Tourists returning to Thailand find empty streets

Empty streets in Bangkok are likely to stay empty

In downtown Bangkok’s Patpong area, most evenings are quiet. Before the pandemic, it was one of the world’s most notorious red-light districts, attracting foreign tourists to its many bars, nightclubs, and massage parlours.

With the tourism industry decimated by 2 years of Covid-19, most of the street’s businesses are locked, with “Closed” signs in the windows.

At the area’s night bazaar – for decades the place to buy Red Bull T-shirts, Thai boxing pants, and fake Rolex watches – the vendors are gone.

Thailand wants to get them back. Tourism accounted for one-fifth of the country’s gross domestic product (GDP) before the pandemic, with almost 40 million foreign tourists generating more than US$60 billion in 2019.
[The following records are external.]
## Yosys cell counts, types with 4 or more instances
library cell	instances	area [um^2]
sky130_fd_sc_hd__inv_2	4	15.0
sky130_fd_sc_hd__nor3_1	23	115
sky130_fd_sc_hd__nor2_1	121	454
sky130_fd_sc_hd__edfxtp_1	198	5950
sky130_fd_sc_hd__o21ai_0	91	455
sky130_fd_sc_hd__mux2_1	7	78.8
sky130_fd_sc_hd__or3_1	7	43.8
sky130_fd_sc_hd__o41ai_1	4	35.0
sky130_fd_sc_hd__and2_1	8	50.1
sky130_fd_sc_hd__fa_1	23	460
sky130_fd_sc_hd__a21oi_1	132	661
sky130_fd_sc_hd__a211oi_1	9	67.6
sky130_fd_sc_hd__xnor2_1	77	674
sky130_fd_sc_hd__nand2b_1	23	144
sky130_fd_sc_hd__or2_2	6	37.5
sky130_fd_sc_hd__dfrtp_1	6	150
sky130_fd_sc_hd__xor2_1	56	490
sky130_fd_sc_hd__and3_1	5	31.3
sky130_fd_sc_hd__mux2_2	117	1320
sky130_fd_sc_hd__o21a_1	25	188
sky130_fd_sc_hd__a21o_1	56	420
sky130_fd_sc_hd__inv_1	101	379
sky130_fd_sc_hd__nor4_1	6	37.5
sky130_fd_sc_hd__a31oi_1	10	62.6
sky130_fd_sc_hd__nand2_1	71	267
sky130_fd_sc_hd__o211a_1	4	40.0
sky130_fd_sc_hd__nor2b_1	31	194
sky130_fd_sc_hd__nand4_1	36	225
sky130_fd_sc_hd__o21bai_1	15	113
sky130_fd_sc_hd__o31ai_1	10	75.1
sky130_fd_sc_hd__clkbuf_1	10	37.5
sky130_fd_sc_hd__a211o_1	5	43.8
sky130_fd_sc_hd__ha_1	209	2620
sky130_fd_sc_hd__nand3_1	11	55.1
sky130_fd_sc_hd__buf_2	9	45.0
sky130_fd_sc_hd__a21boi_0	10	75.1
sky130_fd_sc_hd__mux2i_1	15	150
--- src/design/mma_pkg.sv ---
// ----------------------------------------------------------------------------
// mma_pkg
// Shared constants, codes and controller/datapath interface types for the
// matrix multiply-accumulate core.
// ----------------------------------------------------------------------------
`default_nettype none

package mma_pkg;

    localparam int DIM       = 8;
    localparam int IDX_W     = $clog2(DIM);
    localparam int CELLS     = DIM * DIM;
    localparam int ADDR_W    = $clog2(CELLS);
    localparam int FIELD_W   = 3;            // row/col port width
    localparam int AB_W      = 32;           // Q16.16
    localparam int C_W       = 64;           // Q48.16
    localparam int FRAC_BITS = 16;

    typedef enum logic [1:0] {
        OP_LOAD_A  = 2'd0,
        OP_LOAD_B  = 2'd1,
        OP_LOAD_C  = 2'd2,
        OP_COMPUTE = 2'd3
    } op_t;

    // controller -> datapath
    typedef struct packed {
        logic             load_a;
        logic             load_b;
        logic             load_c;
        logic             issue;    // one multiply-add enters the pipe
        logic             first;    // k == 0: start from stored C
        logic             lastk;    // k == DIM-1: element complete
        logic             last;     // final element of the matrix
        logic [IDX_W-1:0] i;
        logic [IDX_W-1:0] j;
        logic [IDX_W-1:0] k;
    } mma_cmd_t;

    // datapath -> controller
    typedef struct packed {
        logic pipe_busy;
    } mma_status_t;

    function automatic logic [ADDR_W-1:0] cell_addr(input logic [IDX_W-1:0] r,
                                                    input logic [IDX_W-1:0] c);
        return ADDR_W'(int'(r) * DIM + int'(c));
    endfunction

endpackage

`default_nettype wire

--- src/design/mma_ctrl.sv ---
// ----------------------------------------------------------------------------
// mma_ctrl
// Command decode and i/j/k sequencer for the compute sweep.
// ----------------------------------------------------------------------------
`default_nettype none

module mma_ctrl
    import mma_pkg::*;
(
    input  wire logic        clk,
    input  wire logic        rst_n,
    input  wire logic        start,
    input  wire logic [1:0]  op,
    output logic             busy,
    output mma_cmd_t         cmd,
    input  wire mma_status_t status
);

    typedef enum logic [2:0] {
        ST_IDLE  = 3'b001,
        ST_RUN   = 3'b010,
        ST_DRAIN = 3'b100
    } state_t;

    state_t           state_reg, state_next;
    logic [IDX_W-1:0] i_reg, i_next;
    logic [IDX_W-1:0] j_reg, j_next;
    logic [IDX_W-1:0] k_reg, k_next;

    logic take;
    logic k_end, j_end, i_end;

    assign take  = start && (state_reg == ST_IDLE);
    assign k_end = (k_reg == IDX_W'(DIM - 1));
    assign j_end = (j_reg == IDX_W'(DIM - 1));
    assign i_end = (i_reg == IDX_W'(DIM - 1));
    assign busy  = (state_reg != ST_IDLE);

    always_comb
    begin
        state_next = state_reg;
        i_next     = i_reg;
        j_next     = j_reg;
        k_next     = k_reg;

        cmd        = '0;
        cmd.i      = i_reg;
        cmd.j      = j_reg;
        cmd.k      = k_reg;
        cmd.first  = (k_reg == '0);
        cmd.lastk  = k_end;
        cmd.last   = i_end && j_end;

        unique case (state_reg)
            ST_IDLE:
            begin
                if (take)
                begin
                    unique case (op_t'(op))
                        OP_LOAD_A:  cmd.load_a = 1'b1;
                        OP_LOAD_B:  cmd.load_b = 1'b1;
                        OP_LOAD_C:  cmd.load_c = 1'b1;
                        OP_COMPUTE:
                        begin
                            state_next = ST_RUN;
                            i_next     = '0;
                            j_next     = '0;
                            k_next     = '0;
                        end
                        default: ;
                    endcase
                end
            end
            ST_RUN:
            begin
                cmd.issue = 1'b1;
                k_next    = k_end ? '0 : k_reg + 1'b1;
                if (k_end)
                begin
                    j_next = j_end ? '0 : j_reg + 1'b1;
                    if (j_end)
                    begin
                        i_next = i_end ? '0 : i_reg + 1'b1;
                        if (i_end)
                        begin
                            state_next = ST_DRAIN;
                        end
                    end
                end
            end
            ST_DRAIN:
            begin
                if (!status.pipe_busy)
                begin
                    state_next = ST_IDLE;
                end
            end
            default: state_next = ST_IDLE;
        endcase
    end

    always_ff @(posedge clk or negedge rst_n)
    begin
        if (!rst_n)
        begin
            state_reg <= ST_IDLE;
            i_reg     <= '0;
            j_reg     <= '0;
            k_reg     <= '0;
        end
        else
        begin
            state_reg <= state_next;
            i_reg     <= i_next;
            j_reg     <= j_next;
            k_reg     <= k_next;
        end
    end

endmodule

`default_nettype wire
`config.mk`:
```
export PLATFORM = sky130hd
export DESIGN_NAME = lma_div
export DESIGN_NICKNAME = d
export VERILOG_FILES = /design/src/sv/lma_pkg.sv /design/src/sv/lma_div.sv
export SDC_FILE = /design/constraint.sdc
export NUM_CORES = 1
export LEC_CHECK = 0
export BUFFER_PORTS_ARGS = -buffer_cell sky130_fd_sc_hd__buf_2
export CAP_MARGIN = 20
export CORE_MARGIN = 3
export CORE_UTILIZATION = 50
export CTS_CLUSTER_SIZE = 14
export DETAILED_ROUTE_END_ITERATION = 10
export GPL_TIMING_DRIVEN = 0
export PLACE_DENSITY = 0.82
export SKIP_CTS_REPAIR_TIMING = 1
export SYNTH_ARGS = -nofsm -noshare
export SYNTH_HDL_FRONTEND = slang
export SYNTH_SLANG_ARGS = --single-unit
```
`constraint.sdc`:
```
create_clock -name clk -period 4.6 [get_ports clk]
set_input_delay 0.92 -clock clk [delete_from_list [all_inputs] [get_ports clk]]
set_output_delay 0.92 -clock clk [all_outputs]
set_load 0.01 [all_outputs]
```
`src/sv/lma_pkg.sv`:
```
// shared types and constants for the label metrics accumulator
// no dependencies; imported by the divider and top level

package lma_pkg;

  // defaults for the top level parameters
  localparam int LMA_MAX_LABELS = 256;
  localparam int LMA_COUNT_BITS = 32;
  localparam int LMA_FRAC_BITS  = 16;

  // fixed field widths of the stream interface
  localparam int LABEL_W     = 9;
  localparam int CFG_W       = 9;
  localparam int CNT_OUT_W   = 32;
  localparam int RATIO_OUT_W = 17;
  localparam int IN_TDATA_W  = 24;
  localparam int OUT_TDATA_W = 280;
  localparam int OUT_PAD_W   = OUT_TDATA_W - 6 * CNT_OUT_W - 5 * RATIO_OUT_W;

  localparam logic [CFG_W-1:0] LABEL_COUNT_RST = CFG_W'(256);

  typedef enum logic [1:0] {
    CMD_ACC   = 2'd0,
    CMD_LABEL = 2'd1,
    CMD_TOTAL = 2'd2,
    CMD_CLEAR = 2'd3
  } cmd_t;

  typedef enum logic [9:0] {
    S_CLR   = 10'b00_0000_0001,
    S_IDLE  = 10'b00_0000_0010,
    S_ACC   = 10'b00_0000_0100,
    S_LBL   = 10'b00_0000_1000,
    S_TRD   = 10'b00_0001_0000,
    S_TCAP  = 10'b00_0010_0000,
    S_TNEXT = 10'b00_0100_0000,
    S_DIV   = 10'b00_1000_0000,
    S_DWAIT = 10'b01_0000_0000,
    S_OUT   = 10'b10_0000_0000
  } state_t;

  typedef enum logic [1:0] {
    K_ZERO  = 2'd0,
    K_ERR   = 2'd1,
    K_LABEL = 2'd2,
    K_TOT   = 2'd3
  } kind_t;

  // divider status toward the sequencer
  typedef struct packed {
    logic busy;
    logic done;
  } div_stat_t;

endpackage

```
`src/sv/lma_div.sv`:
```
// iterative restoring divider, one quotient bit per cycle
// depends on lma_pkg for the status struct

module lma_div
  import lma_pkg::*;
#(
  parameter int VW  = 33,
  parameter int DW  = 26,
  parameter int STW = 5,
  parameter int FB  = 16
) (
  input  logic           clk,
  input  logic           rst_n,
  input  logic           start,
  input  logic [VW-1:0]  rem0,
  input  logic [DW-1:0]  dvd,
  input  logic [VW-1:0]  den,
  input  logic [STW-1:0] steps,
  output logic [FB:0]    q,
  output div_stat_t      stat
);

  logic           busy_r;
  logic           done_r;
  logic [STW-1:0] cnt_r;
  logic [VW-1:0]  rem_r;
  logic [DW-1:0]  dvd_r;
  logic [VW-1:0]  den_r;
  logic [DW-1:0]  q_r;
  logic [VW:0]    trial;
  logic           ge;

  assign trial = {rem_r, dvd_r[DW-1]};
  assign ge    = trial >= {1'b0, den_r};

  always_ff @(posedge clk) begin
    if (!rst_n) begin
      busy_r <= 1'b0;
      done_r <= 1'b0;
    end else begin
      done_r <= 1'b0;
      if (start) begin
        if (den == '0) begin
          // zero divisor gives zero
          q_r    <= '0;
          done_r <= 1'b1;
        end else if (rem0 >= den) begin
          // ratio at or above one is capped
          q_r    <= DW'(1) << FB;
          done_r <= 1'b1;
        end else begin
          busy_r <= 1'b1;
          cnt_r  <= steps;
          rem_r  <= rem0;
          dvd_r  <= dvd;
          den_r  <= den;
          q_r    <= '0;
        end
      end else if (busy_r) begin
        rem_r <= ge ? VW'(trial - {1'b0, den_r}) : trial[VW-1:0];
        q_r   <= {q_r[DW-2:0], ge};
        dvd_r <= dvd_r << 1;
        cnt_r <= cnt_r - STW'(1);
        if (cnt_r == STW'(1)) begin
          busy_r <= 1'b0;
          done_r <= 1'b1;
        end
      end
    end
  end

  assign q         = q_r[FB:0];
  assign stat.busy = busy_r;
  assign stat.done = done_r;

endmodule

```
==> metrics <==
synthesis warning total 0; internal power 2480 uW; Site Rows 44; worst path required time 4.65 ns; first-pass GRT wire length 30.5 mm; via count 5970; Clk Latency, worst-skew pair 0.43 ns; share of post-route cells with drive strength above 1 27.5%; Util after Layout 61.5%; CTS Sinks 116; Top FF cell, synth edfxtp_1; CP delay by family, top compound AO/OA/AOI/OAI gates; fin crit share 85.1%; GPL Wtd Cong 0.970; ys async rst share 0%; GR Overflow Total 0; Crit Path Category in2reg; outcome finished, final reports clean; Initial DRT Pass Iterations 5; CP Data Arrival Time 3.97 ns; Syn-to-layout area delta 18.5%; Fin. Hold Viols 0; Post-Syn Nets 862; # fillers 1178; worst path cell trace buf_2 > inv_1 > ha_1 > a21o_1 > a21o_1 > a21oi_1 > o2111ai_1 > a21oi_1 > o221ai_1 > o21ai_0 > and2_4; Slew @ Worst Pin 0.926 ns; Vias/cell 5.80; Crit path depth 11; die height 130 um; reg2reg path depth 16; Net Sw Frac 28.8%; clk slew on worst S/H paths 0.05 ns; number of remaining DRC errors 0; Seq pwr share 37.5%; CTS tree done; H-tree lvl count 4; initial antenna violation count 2; Mapped Cells 693; Syn Std Cell Area 7660 um2; Final #Nets 999; Crit Reg-Reg Endpoint rem_r[29]; max cap viols 0; fin. max-slew vios 0; Hold Startpoint busy_r; Setup crit end kind flop; Hold EP done_r; combinational power share 24.2%; register area share after synthesis 45.2%; Inserted Clock Buffers 17; Final min period 3.92 ns; initial drt markers 559; Total Routing Usage GR 23.9%; Yosys reg bits 116; Wirelength per Cell 19.1 um; Slowest-stage cell, CP and2_4; leak pwr 0.00394 uW; Setup Skew 0.0127 ns; Max Clock Freq 255 MHz; Starting Density 51.9%; CTS root buf clkbuf_16; Buf/Inv on CP 2; critical path peak fanout 64; core area 14800 um2; I/O Buffers 118; setup violators final 0; R2R Path Start dvd_r[25]; worst reg2reg setup slack 0.84 ns; worst hold path type reg2reg; largest net degree at the start of global routing 65; highest cell delay on the worst timing path 0.78 ns; Synth Area per Inst 11.1 um2; worst vdd ir 0.000280 V; RSZ-0062 raised after global routing false; power per cell area 384 nW/um2; clock network power share 38.3%; Post-synth EDFFs 114; net switching power 1000 uW; Die Area 16800 um2; crit start category input pin; dpl hpwl 14.3 mm; Min Hold Slack 0.536 ns; Slew headroom 38.2%; Post-Route WL 19.7 mm; CTS max path bufs 2; ANT nets after route 0; chip width 130 um; vias in the first global route 5990; Ports 119; Yosys cell types 62; crit path launch den[22]; hold-critical path depth 2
In early February, Prime Minister Prayuth Chan-Ocha’s government began allowing vaccinated travellers to enter quarantine-free.

Like many countries that are now treating Covid as endemic, Thailand is eager to jump-start its tourism industry.

But visitors expecting bustling restaurants, bars, and markets may be in for a shock, because many of the small businesses that played major roles in Thailand’s tourism ecosystem closed during the lockdowns and have not reopened.

And large, higher-end businesses are offering steep discounts and special packages to capture the few visitors who are still travelling, squeezing out the smaller operators that have survived.